他從口袋里掏出一張舊照片,遞給他老婆看。照片里是一只裝在證據袋里的小鞋子,也就是三歲小孩穿的涼鞋,藍白相間,鞋面上沾著黑色的泥。
“這是在你小兒子失蹤的那片林子里找到的,”老警察說,“離那棵松樹不到五十米。我們在鞋里面提取到了一個東西,當時誰也沒好意思往下查。”
他老婆問什么東西。
老警察猶豫了一下,說:“一小截指甲,修剪過的,很整齊,像是被人故意放在鞋里的。法醫說那個指甲的DNA跟你丈夫……也就是你小兒子的大哥,完全匹配。”

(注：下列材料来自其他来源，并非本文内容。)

--- config.mk ---
export PLATFORM = sky130hd
export DESIGN_NAME = dqs_dly_sequencer
export DESIGN_NICKNAME = d
export VERILOG_FILES = /design/src/rtl/dqs_dly_sequencer.sv
export SDC_FILE = /design/constraint.sdc
export NUM_CORES = 1
export LEC_CHECK = 0
export ABC_AREA = 1
export CAP_MARGIN = 20
export CORE_UTILIZATION = 50
export DETAILED_ROUTE_END_ITERATION = 8
export PLACE_DENSITY = 0.71
export SYNTH_ARGS = -nofsm -noshare
export SYNTH_HDL_FRONTEND = slang
export SYNTH_SLANG_ARGS = --single-unit
--- constraint.sdc ---
create_clock -name clk -period 4.64 [get_ports clk]
set_input_delay 0.928 -clock clk [delete_from_list [all_inputs] [get_ports clk]]
set_output_delay 0.928 -clock clk [all_outputs]
set_load 0.02 [all_outputs]
<file path="src/rtl/led_pattern_gen_if.sv">
`default_nettype none
`timescale 1ns/1ps
// ============================================================================
//  Module      : led_pattern_gen_if
//  Description : Control and LED-drive bundle for one LED pattern engine.
//                The master side issues mode/speed/mode_load commands.
//                The slave side returns the LED drive and the step pulse.
//  Revision    : 1.0  initial release
// ============================================================================
interface led_pattern_gen_if #(
   parameter int NUM_LEDS = 8
);
   logic [1:0]          mode;
   logic [3:0]          speed;
   logic                mode_load;
   logic [NUM_LEDS-1:0] leds;
   logic                step;

   modport master (
      output mode,
      output speed,
      output mode_load,
      input  leds,
      input  step
   );

   modport slave (
      input  mode,
      input  speed,
      input  mode_load,
      output leds,
      output step
   );
endinterface
`default_nettype wire

</file>
<file path="src/rtl/led_pattern_gen.sv">
`default_nettype none
`timescale 1ns/1ps
// ============================================================================
//  Module      : led_pattern_gen
//  Description : LED-strip pattern engine for one PMOD strip. It produces
//                binary-count, bounce-scanner, breathe (PWM fade) and rotate
//                patterns at a programmable step rate, and applies a global
//                PWM brightness.
//  Revision    : 1.0  initial release
// ============================================================================
module led_pattern_gen #(
   parameter int NUM_LEDS   = 8,
   parameter int PRESCALE   = 524288,
   parameter int PWM_BITS   = 8,
   parameter bit ACTIVE_LOW = 1'b1
) (
   input wire               CLK_48,
   input wire               reset_n,
   led_pattern_gen_if.slave bus
);

   localparam int                    c_presc_w      = $clog2(PRESCALE);
   localparam logic [c_presc_w-1:0]  c_presc_last   = c_presc_w'(PRESCALE - 1);
   localparam logic [PWM_BITS-1:0]   c_dmax         = {PWM_BITS{1'b1}};
   localparam logic [PWM_BITS-1:0]   c_duty_zero    = {PWM_BITS{1'b0}};
   localparam logic [NUM_LEDS-1:0]   c_leds_off     = {NUM_LEDS{ACTIVE_LOW}};
   localparam logic [NUM_LEDS-1:0]   c_pat_zero     = {NUM_LEDS{1'b0}};
   localparam logic [NUM_LEDS-1:0]   c_pat_ones     = {NUM_LEDS{1'b1}};
   localparam logic [NUM_LEDS-1:0]   c_pat_bit0     = NUM_LEDS'(1);

   localparam logic [1:0]            c_mode_count   = 2'd0;
   localparam logic [1:0]            c_mode_scan    = 2'd1;
   localparam logic [1:0]            c_mode_breathe = 2'd2;
   localparam logic [1:0]            c_mode_rotate  = 2'd3;

   localparam logic                  c_dir_up       = 1'b0;
   localparam logic                  c_dir_down     = 1'b1;

   // State registers and their next values
   logic [c_presc_w-1:0] presc_q,   presc_d;
   logic [3:0]           div_q,     div_d;
   logic [1:0]           mode_q,    mode_d;
   logic [3:0]           speed_q,   speed_d;
   logic [NUM_LEDS-1:0]  pattern_q, pattern_d;
   logic                 dir_q,     dir_d;
   logic [PWM_BITS-1:0]  duty_q,    duty_d;
   logic [PWM_BITS-1:0]  pwm_q,     pwm_d;
   logic                 step_q,    step_d;
   logic [NUM_LEDS-1:0]  leds_q,    leds_d;

   // Decoded timing and per-mode helpers
   logic                 w_tick;
   logic                 w_adv;
   logic [NUM_LEDS-1:0]  w_scan_next;
   logic [PWM_BITS-1:0]  w_duty_next;
   logic                 w_pwm_on;
   logic [NUM_LEDS-1:0]  w_lit;

   // A tick landing on a mode_load cycle is dropped so the new pattern starts cleanly
   assign w_tick      = (presc_q == c_presc_last);
   assign w_adv       = w_tick && (div_q == speed_q) && !bus.mode_load;
   assign w_scan_next = (dir_q == c_dir_up) ? (pattern_q << 1) : (pattern_q >> 1);
   assign w_duty_next = (dir_q == c_dir_up) ? (duty_q + 1'b1) : (duty_q - 1'b1);
   assign w_pwm_on    = (duty_q == c_dmax) || (pwm_q < duty_q);
   assign w_lit       = pattern_q & {NUM_LEDS{w_pwm_on}};

   // State register: async assert, every field returns to its idle value
   always_ff @(posedge CLK_48 or negedge reset_n) begin
      if (!reset_n) begin
         presc_q   <= '0;
         div_q     <= '0;
         mode_q    <= c_mode_count;
         speed_q   <= '0;
         pattern_q <= c_pat_zero;
         dir_q     <= c_dir_up;
         duty_q    <= c_dmax;
         pwm_q     <= '0;
         step_q    <= 1'b0;
         leds_q    <= c_leds_off;
      end else begin
         presc_q   <= presc_d;
         div_q     <= div_d;
         mode_q    <= mode_d;
         speed_q   <= speed_d;
         pattern_q <= pattern_d;
         dir_q     <= dir_d;
         duty_q    <= duty_d;
         pwm_q     <= pwm_d;
         step_q    <= step_d;
         leds_q    <= leds_d;
      end
   end

   // Next state: mode_load restarts everything, otherwise advance timing and pattern
   always_comb begin
      presc_d   = presc_q;
      div_d     = div_q;
      mode_d    = mode_q;
      speed_d   = speed_q;
      pattern_d = pattern_q;
      dir_d     = dir_q;
      duty_d    = duty_q;
      pwm_d     = pwm_q + 1'b1;

      if (bus.mode_load) begin
         mode_d  = bus.mode;
         speed_d = bus.speed;
         presc_d = '0;
         div_d   = '0;
         dir_d   = c_dir_up;
         case (bus.mode)
            c_mode_count: begin
               pattern_d = c_pat_zero;
               duty_d    = c_dmax;
            end
            c_mode_breathe: begin
               pattern_d = c_pat_ones;
               duty_d    = c_duty_zero;
            end
            default: begin
               pattern_d = c_pat_bit0;
               duty_d    = c_dmax;
            end
         endcase
      end else begin
         presc_d = w_tick ? '0 : presc_q + 1'b1;
         if (w_tick) begin
            div_d = (div_q == speed_q) ? 4'd0 : div_q + 4'd1;
         end
         if (w_adv) begin
            case (mode_q)
               c_mode_count: begin
                  pattern_d = pattern_q + 1'b1;
                  duty_d    = c_dmax;
               end
               c_mode_scan: begin
                  // Direction flips as the lit bit lands on an end, so ends show once
                  pattern_d = w_scan_next;
                  duty_d    = c_dmax;
                  if (w_scan_next[NUM_LEDS-1]) begin
                     dir_d = c_dir_down;
                  end else if (w_scan_next[0]) begin
                     dir_d = c_dir_up;
                  end
               end
               c_mode_breathe: begin
                  // Same end-turn rule as the scanner, applied to brightness
                  pattern_d = c_pat_ones;
                  duty_d    = w_duty_next;
                  if (w_duty_next == c_dmax) begin
                     dir_d = c_dir_down;
                  end else if (w_duty_next == c_duty_zero) begin
                     dir_d = c_dir_up;
                  end
               end
               c_mode_rotate: begin
                  pattern_d = {pattern_q[NUM_LEDS-2:0], pattern_q[NUM_LEDS-1]};
                  duty_d    = c_dmax;
               end
               default: begin
                  pattern_d = pattern_q;
               end
            endcase
         end
      end
   end

   // Outputs: step follows adv by one cycle, LEDs are the PWM-gated pattern in pin polarity
   always_comb begin
      step_d = w_adv;
      leds_d = ACTIVE_LOW ? ~w_lit : w_lit;
   end

   assign bus.leds = leds_q;
   assign bus.step = step_q;

endmodule
`default_nettype wire

</file>
<file path="src/flat_wrapper.sv">
// flat-port wrapper written by rule: the top's interface ports become plain ports
module led_pattern_gen_flat 
#(
   parameter int NUM_LEDS   = 8,
   parameter int PRESCALE   = 524288,
   parameter int PWM_BITS   = 8,
   parameter bit ACTIVE_LOW = 1'b1
)
  (CLK_48, reset_n, bus_mode, bus_speed, bus_mode_load, bus_leds, bus_step);
  led_pattern_gen_if #(.NUM_LEDS(NUM_LEDS)) bus_i ();
  input wire CLK_48;
  input wire reset_n;
  input wire logic [$bits(bus_i.mode)-1:0] bus_mode;
  input wire logic [$bits(bus_i.speed)-1:0] bus_speed;
  input wire logic [$bits(bus_i.mode_load)-1:0] bus_mode_load;
  output wire logic [$bits(bus_i.leds)-1:0] bus_leds;
  output wire logic [$bits(bus_i.step)-1:0] bus_step;
  assign bus_i.mode = bus_mode;
  assign bus_i.speed = bus_speed;
  assign bus_i.mode_load = bus_mode_load;
  assign bus_leds = bus_i.leds;
  assign bus_step = bus_i.step;
  led_pattern_gen #(.NUM_LEDS(NUM_LEDS), .PRESCALE(PRESCALE), .PWM_BITS(PWM_BITS), .ACTIVE_LOW(ACTIVE_LOW)) u_core (.CLK_48(CLK_48), .reset_n(reset_n), .bus(bus_i));
endmodule
</file>
<file path="config.mk">
export PLATFORM = sky130hd
export DESIGN_NAME = led_pattern_gen_flat
export DESIGN_NICKNAME = d
export VERILOG_FILES = /design/src/rtl/led_pattern_gen_if.sv /design/src/rtl/led_pattern_gen.sv /design/src/flat_wrapper.sv
export SDC_FILE = /design/constraint.sdc
export NUM_CORES = 1
export LEC_CHECK = 0
export ABC_AREA = 1
export CAP_MARGIN = 10
export CORE_ASPECT_RATIO = 0.75
export CORE_MARGIN = 2
export CORE_UTILIZATION = 35
export CTS_CLUSTER_DIAMETER = 40
export DETAILED_ROUTE_END_ITERATION = 8
export PLACE_DENSITY_LB_ADDON = 0.15
export SYNTH_ARGS = -nofsm -noshare
export SYNTH_HDL_FRONTEND = slang
export SYNTH_SLANG_ARGS = --single-unit
export TNS_END_PERCENT = 50
</file>
<file path="constraint.sdc">
create_clock -name CLK_48 -period 2.34 [get_ports CLK_48]
set_clock_uncertainty 0.05 [all_clocks]
set_input_delay 0.351 -clock CLK_48 [delete_from_list [all_inputs] [get_ports CLK_48]]
set_output_delay 0.351 -clock CLK_48 [all_outputs]
set_load 0.005 [all_outputs]
</file>
## Yosys cells after proc, flatten, opt, wreduce, memory -nomap -nowiden

Index checks and enable logic that the tools add are counted.

- Reductions and logical operators: 12
- $add $sub $neg: 6
- $lt $le $gt $ge: 1
- Equality and inequality tests: 10
- Bitwise logic cells: 2
- Muxes and demuxes: 22

Operators with widths:

| kind | number |
|---|---|
| 8-bit two-way mux | 7 |
| 19-bit two-way mux | 2 |
| 8-bit case mux with 2 select lines | 2 |
| 8-bit case mux with 4 select lines | 1 |
| 8-bit by 1-bit adder with 8-bit output, second input constant | 3 |
| 19-bit by 1-bit adder with 19-bit output, second input constant | 1 |
| 19-bit equality test, second input constant | 1 |
| 8-bit equality test, second input constant | 2 |
| 4-bit two-way mux | 3 |
| 8-bit AND | 1 |
| 8-bit zero test | 1 |
| 8-bit < comparator | 1 |
| 4-bit by 2-bit inequality test with 1-bit output, second input constant | 2 |
| 8-bit NOT | 1 |
| 8-bit by 1-bit subtractor with 8-bit output, second input constant | 1 |
| 2-bit equality test, second input constant | 3 |
| 1-bit two-way mux | 6 |
| 4-bit by 1-bit adder with 4-bit output, second input constant | 1 |
| 4-bit equality test | 1 |
| 2-bit zero test | 2 |
| 4-bit AND reduction | 1 |
| 2-bit nonzero test | 2 |
| 3-bit nonzero test | 1 |
| 3-bit OR reduction | 1 |
| 5 further kinds | 6 |

- Register bits: 63
- Logic and storage cells: 63

## Logic depth before layout (Yosys ltp)

Gate-level depths: netlist of the first run.

- Word-level depth: 8
- Mapped depth: 15
- Mapped depth without buffers: 15

## Least setup slack after synthesis of the first run

Ideal clock, no wire load.

- Path type: register to register
- Start: reg u_core.duty_q[0]
- End: reg u_core.dir_q
- Arrival time: 1.810 ns
- Stages on the path, launching flop included: 15
- Library setup time: 0.117 ns
- Slack: 0.363 ns
- Required time: 2.173 ns
- Path through: dfstp_2 -> inv_1 -> fa_1 -> inv_1 -> nand2_1 -> nand2_1 -> nand3_1 -> nand3_1 -> nand2_1 -> nor2_1 -> nand2_1 -> nand3_1 -> nand2_1 -> nand2_1 -> nand2_1

- Word-level cells in the longest chain between the ends: 7
- Elaborated cells between the ends (all ways): 11

Ends and longest elaborated chain:

| element | RTL line | RTL |
|---|---|---|
| start, declared | led_pattern_gen.sv:46 | `logic [PWM_BITS-1:0] duty_q, duty_d;` |
| start signal, assigned | led_pattern_gen.sv:76 | `duty_q <= c_dmax;` |
| start signal, assigned | led_pattern_gen.sv:87 | `duty_q <= duty_d;` |
| 8-bit by 1-bit adder with 8-bit output or 8-bit by 1-bit subtractor with 8-bit output (tied branches) | led_pattern_gen.sv:63 | `assign w_duty_next = (dir_q == c_dir_up) ? (duty_q + 1'b1) : (duty_q - 1'b1);` |
| 8-bit two-way mux * | led_pattern_gen.sv:63 |  |
| 8-bit equality test | led_pattern_gen.sv:150 | `if (w_duty_next == c_dmax) begin` |
| 1-bit two-way mux | led_pattern_gen.sv:150 |  |
| 1-bit case mux with 2 select lines | led_pattern_gen.sv:131 | `case (mode_q)` |
| 1-bit two-way mux | led_pattern_gen.sv:130 | `if (w_adv) begin` |
| 1-bit two-way mux | led_pattern_gen.sv:105 | `if (bus.mode_load) begin` |
| end signal, assigned | led_pattern_gen.sv:75 | `dir_q <= c_dir_up;` |
| end signal, assigned | led_pattern_gen.sv:86 | `dir_q <= dir_d;` |
| end, declared | led_pattern_gen.sv:45 | `logic dir_q, dir_d;` |

Every way passes the cells marked *; elsewhere a longest branch is shown, timed or not. The select of a mux whose other input is x is not followed.
A chain may end at the register's enable or synchronous reset.

## Worst setup path after layout of the first run

Same ends and word-level chain as after synthesis.

==> results.md, run 1 <==
- Layout cells sized above 1: about an eighth
- Worst min-delay path startpoint: u_core.pattern_q[4]
- Status: finished clean
- GRT Util Overall: roughly 17%
- Final Slew Violations: 0
- Die width: between 100 and 150 um
- Final Wtd Congestion: roughly 0.9
- Cell Area, Synth: about 3800 sq um
- Psw: about 1.2 mW
- Ys Warns: 0
- Xor/xnor share of the synthesized area: 5.089%
- Inserted Diodes: 0
- H-tree depth: 3
- Largest net degree at the start of global routing: 64
- Register area: ~1600 sq um
- Mux contribution to synthesized area: 0%
- CTS sink count: 63
- Critical path endpoint category: flip-flop
- Clock transition at path regs: around 50 ps
- Setup violators final: 0
- Initial drt markers: about 240
- Bufs on Longest Clock Path: 2
- Synth Flop Type: dfrtp_1
- Fin nets: between 500 and 600
- Multi-input combinational cell area: ~2000 sq um
- CTS Buf Count: 9
- Dpl cell area: roughly 4200 sq um
- Core region area: ~10000 sq um
- Combinational fraction of design power: between 20% and 30%
- CP Launch Type: flip-flop
- Drt drc: 0
- Root Buffer: clkbuf_16
- Peak VDD IR: ~0.33 mV
- Yosys cell types: 40
- Rows: 32
- Die ar.: ~12000 sq um
- Crit share post-route: slightly above 90%
- Async set-or-reset flop fraction in the synthesized netlist: between 90% and 100%
- Final routed wire length divided by cell count: between 10 and 15 um
- Fin area: approximately 4500 sq um
- Via count: about 3200
- Post-synth EDFFs: 0
- Initial antenna violation count: 0
- Post-DP HPWL: between 6 and 7 mm
- CP arrival: 2310 ps
- Initial core utilization: a little over a third
- Final hold viol count: 0
- Post-synth net total: between 500 and 600
- Clock share of power: about a third
- Drt first pass iters: 4
- P_int: about 2.4 mW
- Synth Area in Compound Gates: roughly 11%
- Crit Reg-Reg Startpoint: u_core.duty_q[0]
- Syn_area_per_cell: 8.005 sq um
- Critical path type: flip-flop to flip-flop
- Setup crit start: u_core.duty_q[0]
- Worst skew pair latency: ~330 ps
- Transition time of the tightest slew-check pin: around 460 ps
- IO buf count: 17
- #FFs+latches synth: 63
- Post-synthesis adder-cell area fraction: between 6 and 7%
- Grt ovf: 0
- Worst R2R Setup Slack: 200 ps
- Post-layout util: a little over two fifths
- PD cells: 812.4 nW/um^2
- Io pins: 18
- Lkg Pwr: about 2.1 nW
- Sw frac: between 30% and 40%
- RSZ-0062 raised after global routing: false
- Max Freq: 468.2 MHz
- Final wirelength: 8.731 mm
- Sequential Power Share: about 37%
- Main combinational cell family by area after synthesis: simple AND/OR/NAND/NOR gates
- Synth Instances: roughly 470
- Worst EP required: 2510 ps
- Mean number of vias per cell: about 5
- Vias in the first global route: ~3100
- Area growth, synth to finish: 17.61%
- Post-Synth Simple-Gate Area: roughly 28%
- Rel. slew slack: 68.96%
- Seq/Total Area, Yosys: a little over two fifths
- Maximum fanout along the worst path: 5
- Antenna violation net count after detailed routing: 0
- Setup TNS: 0 ps
- First-pass GRT wire length: 15.26 mm
- Final min period: around 2100 ps
- Pre-CTS WS: between 150 and 200 ps
- Max_cap viols: 0
- Worst Slack Setup Final: 204.2 ps
- Layout fillers: ~1100
- Die height: approximately 94 um
- Hold Path Class: flip-flop to flip-flop
- CTS tree: yes
==> what timing repair did <==
| action | CTS | global route |
|---|---|---|
| resized for setup | 0 | 3 |
| endpoints found under the hold margin | 13 | 0 |
| endpoints found under the setup margin | 0 | 1 |
| buffers inserted | 0 | 0 |
| hold buffers | 1 | 0 |
==> kinds of logic after synthesis <==
group | count (synthesis)
AOI/OAI and AO/OA | 75
xor gates and xnor gates | 22
adders and majority gates | 20
buffers and inverters | 65
DFF | 63
and+or+nand+nor | 228
==> layer usage <==
layer	wire [um]	vias up	global-route usage, %	part of all wire, %
met4	80	0	4.775	0.92
met1	4601	1512	24.42	53
met3	344	7	5.279	3.9
li1	-	1612	-	-
met5	0	-	0	0
met2	3705	68	24.32	42
==> power by group through the flow <==
stage | clock network, mW | registers, mW | logic (mW)
after global placement | 0 | 1.35 | 0.989
after floorplan | 0 | 1.31 | 0.709
after CTS | 1.28 | 1.33 | 1.01
after detailed placement | 0 | 1.35 | 0.997
final | 1.26 | 1.33 | 1.03
after global routing | 1.35 | 1.35 | 1.17
==> cell type report <==
type / count / area share, %
multi-input combinational: 345 / 43.64
inverter: 55 / 4.636
clock inverter: 3 / 0.4496
clock buffer: 13 / 5.844
sequential: 63 / 35.88
tap: 136 / 3.821
timing repair buffer: 27 / 5.732
==> state kept, by name (all words and copies together), names as in the netlist <==
| register | count |
|---|---|
| u_core.dir_q | 1 |
| u_core.bus.leds | 8 |
| u_core.pattern_q | 8 |
| u_core.duty_q | 8 |
| u_core.div_q | 4 |
| u_core.mode_q | 2 |
| u_core.speed_q | 4 |
| u_core.bus.step | 1 |
| u_core.presc_q | 19 |
| u_core.pwm_q | 8 |
==> Yosys cell counts, types with 2 or more instances <==
master       n  area share, %
o221ai_1     2           0.46
a21oi_1     19            2.5
o211ai_1     5           0.99
nand2_4      2           0.59
o21ai_1      5           0.66
xor2_1      11            2.5
xnor2_1     11            2.5
dfrtp_1     47             31
nand3_2      2           0.53
nor3_4       2           0.86
nor2_1      50            5.0
nor3_1       8            1.1
o21ai_0     35            4.6
nor3b_1      2           0.40
nand2_1    103             10
nand3_1     33            4.4
clkbuf_1     5           0.50
o2111ai_1    2           0.46
nand4_1      9            1.5
or2_2        2           0.33
nand2_2      2           0.33
a22oi_1      3           0.59
dfstp_2     16             11
nor4_1       3           0.50
clkinv_1     2           0.20
inv_1       53            5.3
buf_2        4           0.53
nor2_4       3           0.89
ha_1        19            6.3
nor2_2       3           0.50
==> worst max-delay path: stages (launching register included) <==
cell and delay (ps):
dfstp_2 550, inv_1 110, fa_2 440, inv_1 100, nand2_1 50, nand2_1 70
nand3_1 110, nand3_1 100, nand2_1 70, nor2_1 100, nand2_1 60, nand3_1 70
nand2_1 50, nand2_1 50, nand2_1 40
==> through the flow <==
step | hold slack (ps) | total power [mW] | std cells
after global placement | 344.3 | 2.340 | 625
final | 383.7 | 3.618 | 642
after global routing | 409.8 | 3.866 | 642
after detailed placement | 344.1 | 2.346 | 625
after CTS | 376.8 | 3.624 | 642
after floorplan | 5.409 | 2.018 | 473
==> final timing paths <==
| check | to | cells past startpoint |
|---|---|---|
| max in group asynchronous | u_core.bus.leds[2] | 3 |
| hold / removal | u_core.bus.leds[4] | 1 |
| setup reg to reg | u_core.dir_q | 14 |
| hold reg to reg | u_core.bus.leds[4] | 1 |
| setup / recovery | u_core.dir_q | 14 |
| min in group asynchronous | u_core.pwm_q[5] | 3 |
==> layout by cell type, fill, tap and decap left out, types with 3 or more instances in the layout <==
master and count:
nor2_2 3, nand3_1 33, xor2_1 11, dfstp_2 16
xnor2_1 10, ha_1 19, a22oi_1 3, buf_4 8
nand4_1 9, clkdlybuf4s50_1 16, o21ai_0 35, dfrtp_1 46
nand2_1 103, a21oi_1 19, nor3_1 8, o211ai_1 5
nor2_4 3, nor4_1 3, o21ai_1 5, clkbuf_16 9
inv_1 53, nor2_1 50
Note: power is estimated with default switching activity, not from simulation.
==> run 2, diff against run 1 <==
--- a/config.mk
+++ b/config.mk
@@ -6,7 +6,7 @@
 export NUM_CORES = 1
 export LEC_CHECK = 0
 export ABC_AREA = 1
-export CAP_MARGIN = 10
+export CAP_MARGIN = 5
 export CORE_ASPECT_RATIO = 0.75
 export CORE_MARGIN = 2
 export CORE_UTILIZATION = 35
==> results of run 2 <==
Same layout as run 1: the final DEF is identical, and so are final timing and power.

他老婆半天沒反應過來這句話是什么意思。等她反應過來的時候,老警察已經上了車,車窗搖上去之前,留下一句話:“那棵樹你別讓人再挖了。你的小兒子六年前走了,你的丈夫……可能早就不是你的丈夫了。”
寨子里的人第二天發現韋阿貴又失蹤了。那棵松樹底下的洞里塞著一雙沾滿泥土的膠鞋和一件撕碎了的藍布衫,是韋阿貴上山那天穿的。他的手機摔在洞旁邊,屏幕碎了,但還能點亮,鎖屏界面上有一條沒發出去的短信,收件人是“老婆”,內容只有八個字:
“姐,我和哥哥回家了。”
那條蛇后來被附近的村民在別的地方遠遠看見過幾次,據說它已經是兩條完完整整的腿了,足有一米多高,走路的姿勢像剛學步的小孩,踉踉蹌蹌的,但身邊總是跟著一條更大的蛇,比它粗兩圈,通體黑色,沒有腿,卻走得比它穩當。兩條蛇一前一后地鉆進更深的山里,再也沒有人見過它們。
只有鬼哭坳那棵被砍了一半的老松樹,斷口處還在往外淌著那種暗紅色的汁液,一年多了,一直沒干。寨里的人每次路過都繞道走,說那棵樹聞著一股子人味兒,還有人說刮風的時候能聽見風里夾著兩個小孩子咯咯的笑聲,一個喊哥哥,一個喊弟弟,喊來喊去,分不清誰是誰。